Judge denies bail to photographer who claimed abuse

New York, January 16, 2009The Committee to Protect Journalists is concerned about the health of a Zimbabwean photojournalist who was denied bail today despite allegations that he was tortured while in police detention in the capital Harare. 

High Court Judge Tedious Karwi today urged the government to grant Anderson Shadreck Manyere, a freelancer, and seven others, including former journalist and human rights activist Jestina Mukoko, access to adequate medical treatment, according to the Media Institute of Southern Africa. Manyere and Mukoko did not have any visible injuries but complained of pain from being beaten in police custody, according to defense lawyer Alec Muchadehama who visited them in Harare’s maximum security Chikurubi Prison today. The prison hospital does not have adequate facilities to conduct a full medical examination, he said. 

Manyere faces charges of “banditry,” a capital offense under Zimbabwe’s criminal code, in connection with a spate of unsolved explosions at police stations in Harare. Police claimed they found 47 rounds of 9mm ammunition at Manyere’s home, but his lawyer denied the claim. Muchadehama said officers searched Manyere’s residence in the presence of his wife, and carted away a laptop computer, disks, and videocassettes, but no rounds of ammunition. Police failed to produce the rounds or charge Manyere with illegal possession of ammunition, he said.
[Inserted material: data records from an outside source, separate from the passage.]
--- config.mk ---
export PLATFORM = sky130hd
export DESIGN_NAME = instr_encoder
export DESIGN_NICKNAME = d
export VERILOG_FILES = /design/src/rtl/rv32i_pkg.sv /design/src/rtl/enc_fifo2.sv /design/src/rtl/instr_encoder.sv
export SDC_FILE = /design/constraint.sdc
export NUM_CORES = 1
export LEC_CHECK = 0
export ABC_AREA = 0
export BUFFER_PORTS_ARGS = -buffer_cell sky130_fd_sc_hd__buf_2
export CAP_MARGIN = 10
export CELL_PAD_IN_SITES_DETAIL_PLACEMENT = 1
export CELL_PAD_IN_SITES_GLOBAL_PLACEMENT = 1
export CORE_MARGIN = 2
export CORE_UTILIZATION = 42
export DETAILED_ROUTE_END_ITERATION = 8
export PLACE_DENSITY = 0.83
export SLEW_MARGIN = 20
export SYNTH_ARGS = -nofsm -noshare
export SYNTH_HDL_FRONTEND = slang
export SYNTH_SLANG_ARGS = --single-unit
--- constraint.sdc ---
create_clock -name clk -period 3.3 [get_ports clk]
set_input_delay 0.33 -clock clk [delete_from_list [all_inputs] [get_ports clk]]
set_output_delay 0.33 -clock clk [all_outputs]
set_load 0.05 [all_outputs]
“We are alarmed by these reports of the physical abuse in detention of Anderson Shadreck Manyere,” said Tom Rhodes, CPJ Africa program coordinator. “At the very least, Manyere should be released on bail immediately to receive medical attention. As long as he remains in a prison his health is a major cause of concern.”

Manyere went missing on December 13 in Norton, 19 miles (30 kilometers) west of Harare, turning up in court on December 24, when he was charged along with Mukoko. Judge Karwi called security agents’ seizure of Manyere “disturbing, shocking, and totally unnecessary,” the Media Institute said. But the judge refused to grant bail because of the gravity of the offense and what he said was the possibility that the journalist would interfere with witnesses or police, according to Muchadehama.

Muchadehama described the judge’s arguments as “legally untenable,” saying they were out of step with legal precedent. Manyere was expected to return to court on January 23, according to the Media Institute.

Journalists were relentlessly harassed during Zimbabwe’s presidential elections in May and June 2008, CPJ found in its report “Bad to Worse in Zimbabwe.”